Overall the designs of the two studies presented are interesting and the findings are eye-opening. Below are my comments on mostly the methodology used in the analysis and some of the assumptions made.
The methods section of the article references a previous analysis of the data where ``the tests assumed that SET of male and female instructors are independent random samples from normally distributed populations with equal variances and possibly different means". I assume the authors are referring to MacNell et al. [2014]. This article states the following:
We used Welch’s t-tests (an adaptation of the Student’s t-test that does not assume equal variance) to establish the statistical significance of each difference. We also ran two general linear multivariate analyses of variance (MANOVAs) on the set of 12 variables to test the effects of instructor gender (perceived and actual) on all of the questions considered as a group.
While some of the analyses used in the previous study required normally distribution of data and equal variances, others didn't. The text in this article makes it seem like all previous analyses used methods requiring these conditions. It would be best to clarify exactly where improvements to methods were introduced and present evidence that the data did not meet these conditions.
Another issue is that the authors do not compare their findings to those from MacNell et al. [2014]. It should be explicitly stated in the paper whether the findings agreed or disagreed.
Section 3.1 on page 9 states the following:
To the extent that final exams are designed well, scores on these exams reflect relevant learning outcomes for the course.

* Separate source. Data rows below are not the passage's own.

### config.mk
export PLATFORM = sky130hd
export DESIGN_NAME = rem
export DESIGN_NICKNAME = d
export VERILOG_FILES = /design/src/rtl/rem_pkg.sv /design/src/rtl/rem_core.sv /design/src/rtl/rem.sv
export SDC_FILE = /design/constraint.sdc
export NUM_CORES = 1
export LEC_CHECK = 0
export ABC_AREA = 1
export BUFFER_PORTS_ARGS = -buffer_cell sky130_fd_sc_hd__buf_4
export CAP_MARGIN = 20
export CORE_AREA = 8 8 45 47
export CTS_CLUSTER_SIZE = 8
export DETAILED_ROUTE_END_ITERATION = 10
export DIE_AREA = 0 0 53 55
export SYNTH_ARGS = -nofsm -noshare
export SYNTH_HDL_FRONTEND = slang
export SYNTH_SLANG_ARGS = --single-unit
### constraint.sdc
create_clock -name clk -period 0.8 [get_ports clk]
set_input_delay 0.08 -clock clk [delete_from_list [all_inputs] [get_ports clk]]
set_output_delay 0.08 -clock clk [all_outputs]
set_load 0.02 [all_outputs]
### src/rtl/rem_pkg.sv
// Shared widths and operand layout for the sign-magnitude remainder unit.
package rem_pkg;

  localparam int unsigned MAG_W    = 2;
  localparam int unsigned OUT_W    = 5;
  localparam int unsigned SIGN_IN  = MAG_W;
  localparam int unsigned SIGN_OUT = OUT_W - 1;

  typedef struct packed {
    logic             sign;
    logic [MAG_W-1:0] mag;
  } operand_t;

endpackage

### src/rtl/rem_core.sv
// Combinational unsigned restoring division; only the remainder is kept.
module rem_core #(
  parameter int unsigned MAG_W = 2
) (
  input  logic [MAG_W-1:0] mag_n,
  input  logic [MAG_W-1:0] mag_d,
  output logic [MAG_W-1:0] mag_r,
  output logic             dz
);

  logic [MAG_W:0]   part;
  logic [MAG_W-1:0] num_sh;
  logic             unused_part_msb;

  // Shift numerator bits into the partial remainder MSB-first, subtracting the
  // divisor whenever it fits; a zero divisor leaves the numerator untouched.
  always_comb begin
    part   = '0;
    num_sh = mag_n;
    for (int unsigned i = 0; i < MAG_W; i++) begin
      part   = {part[MAG_W-1:0], num_sh[MAG_W-1]};
      num_sh = num_sh << 1;
      if (part >= {1'b0, mag_d}) begin
        part = part - {1'b0, mag_d};
      end
    end
  end

  // The final partial remainder is below the divisor, so its MSB is always 0.
  assign mag_r           = part[MAG_W-1:0];
  assign unused_part_msb = part[MAG_W];
  assign dz              = (mag_d == '0);

endmodule

### src/rtl/rem.sv
// Registered sign-magnitude remainder: sign follows the numerator, flags zero
// remainder and divide-by-zero, one-cycle latency.
module rem
  import rem_pkg::*;
#(
  parameter int unsigned MAG_W = rem_pkg::MAG_W,
  parameter int unsigned OUT_W = rem_pkg::OUT_W
) (
  input  logic             clk,
  input  logic             rst,
  input  logic [MAG_W:0]   numerator,
  input  logic [MAG_W:0]   denominator,
  output logic [OUT_W-1:0] remainder,
  output logic             zero,
  output logic             divbyzero
);

  logic [MAG_W-1:0] mag_r;
  logic             dz;
  logic [OUT_W-1:0] rem_d;
  logic             zero_d;
  logic             dbz_d;
  logic             unused_den_sign;

  // The denominator sign has no effect on a truncating remainder.
  assign unused_den_sign = denominator[MAG_W];

  rem_core #(
    .MAG_W(MAG_W)
  ) u_core (
    .mag_n(numerator[MAG_W-1:0]),
    .mag_d(denominator[MAG_W-1:0]),
    .mag_r(mag_r),
    .dz   (dz)
  );

  // Assemble the next result word and flags; a zero divisor keeps only the sign.
  always_comb begin
    rem_d              = '0;
    rem_d[OUT_W-1]     = numerator[MAG_W];
    zero_d             = 1'b0;
    dbz_d              = dz;
    if (!dz) begin
      rem_d[MAG_W-1:0] = mag_r;
      zero_d           = (mag_r == '0);
    end
  end

  // Output register bank, cleared asynchronously by reset.
  always_ff @(posedge clk or posedge rst) begin
    if (rst) begin
      remainder <= '0;
      zero      <= 1'b0;
      divbyzero <= 1'b0;
    end else begin
      remainder <= rem_d;
      zero      <= zero_d;
      divbyzero <= dbz_d;
    end
  end

endmodule

==> results of run 1 <==
## critical path: stages
cell     delay, ns
buf_8         0.11
inv_12        0.04
ha_4          0.11
inv_2         0.04
ha_4          0.15
o21ai_2       0.12
nand2_2       0.08
inv_2         0.06
ha_4          0.20
nand2_2       0.05
nand2_2       0.06
nor2_4        0.14
nand3_1       0.14
nand3_2       0.10
nor2_2        0.04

Hence, in each course each semester, students of more effective instructors should do better on the final, on average, than students of less effective instructors.
This would be definitely true if the material covered in each section is exactly the same. It is not clear from the article whether this was the case or how this was evaluated. It is possible that students of a very effective teacher score poorly on an exam if the exam assesses material that was not emphasized in the course.

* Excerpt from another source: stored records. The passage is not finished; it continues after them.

--- config.mk ---
export PLATFORM = sky130hd
export DESIGN_NAME = qpi_flash_responder_flat
export DESIGN_NICKNAME = d
export VERILOG_FILES = /design/src/rtl/qpi_flash_pkg.sv /design/src/rtl/qpi_flash_responder_if.sv /design/src/rtl/qpi_resp_sync.sv /design/src/rtl/qpi_flash_responder.sv /design/src/flat_wrapper.sv
export SDC_FILE = /design/constraint.sdc
export NUM_CORES = 1
export LEC_CHECK = 0
export CELL_PAD_IN_SITES_DETAIL_PLACEMENT = 0
export CELL_PAD_IN_SITES_GLOBAL_PLACEMENT = 1
export CORE_MARGIN = 5
export CORE_UTILIZATION = 43
export CTS_BUF_LIST = sky130_fd_sc_hd__clkbuf_4
export DETAILED_ROUTE_END_ITERATION = 7
export PLACE_DENSITY = 0.86
export SLEW_MARGIN = 20
export SYNTH_ARGS = -nofsm -noshare
export SYNTH_HDL_FRONTEND = slang
export SYNTH_HIERARCHICAL = 1
export SYNTH_SLANG_ARGS = --single-unit
--- constraint.sdc ---
create_clock -name clk -period 11.1 [get_ports clk]
set_clock_uncertainty 0.2 [all_clocks]
set_input_delay 2.22 -clock clk [delete_from_list [all_inputs] [get_ports clk]]
set_output_delay 2.22 -clock clk [all_outputs]
set_load 0.01 [all_outputs]
--- src/rtl/qpi_flash_pkg.sv ---
// Shared definitions for the QPI flash responder: command opcodes, the
// decoder state encoding and the dummy-clock lookup used by SET_PARAMS.
package qpi_flash_pkg;

  localparam logic [7:0] OP_SPI_EXIT_CR    = 8'hFF;
  localparam logic [7:0] OP_ENTER_QPI      = 8'h38;
  localparam logic [7:0] OP_SET_PARAMS     = 8'hC0;
  localparam logic [7:0] OP_FAST_READ_QUAD = 8'hEB;
  localparam logic [7:0] OP_EXIT_QPI       = 8'hFF;
  localparam logic [7:0] OP_JEDEC_ID       = 8'h9F;

  typedef enum logic [2:0] {
    ST_CMD,
    ST_ADDR,
    ST_MODE,
    ST_DUMMY,
    ST_DATA,
    ST_CFG,
    ST_IGNORE
  } state_t;

  // Parameter byte bits [5:4] select the total number of mode+dummy clocks.
  function automatic logic [3:0] dummy_lut(input logic [1:0] sel);
    case (sel)
      2'd0:    return 4'd2;
      2'd1:    return 4'd4;
      2'd2:    return 4'd6;
      default: return 4'd8;
    endcase
  endfunction

endpackage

In the French dataset there are 23,001 student evaluations of 379 instructors. We are told that instructors see the students in groups of 10-24 students. It seems like the same instructor must appear in the dataset multiple times. The analyses do not appear to control for this non-independence structure in the data.
It also seems like students might be repeated in the dataset as well since each student has to take these required courses. There does not appear to be any control for this either in the analysis.
All analyses presented in the article are bivariate, exploring the relationship between a given factor and the response variable of SET scores.
First, this can potentially result in problems associated with multiple testing. The authors address this issue in Section 6, however I would expect this discussion to appear earlier in the paper.
Second, it would potentially be more informative to analyze multivariate relationships instead of exclusively bivariate relationships. A regression based approach, instead of a series of tests, would allow for this exploration, as well as conclusions that evaluate the relationship between SET and certain factors while controlling for others.
The article does not discuss effect sizes and considerations around practical significance. This is especially important for the French dataset which has a large number of observations. Indeed in Section 6 the authors discuss the importance of finding small p-values with the small US dataset, however a similar discussion is not included for the French dataset.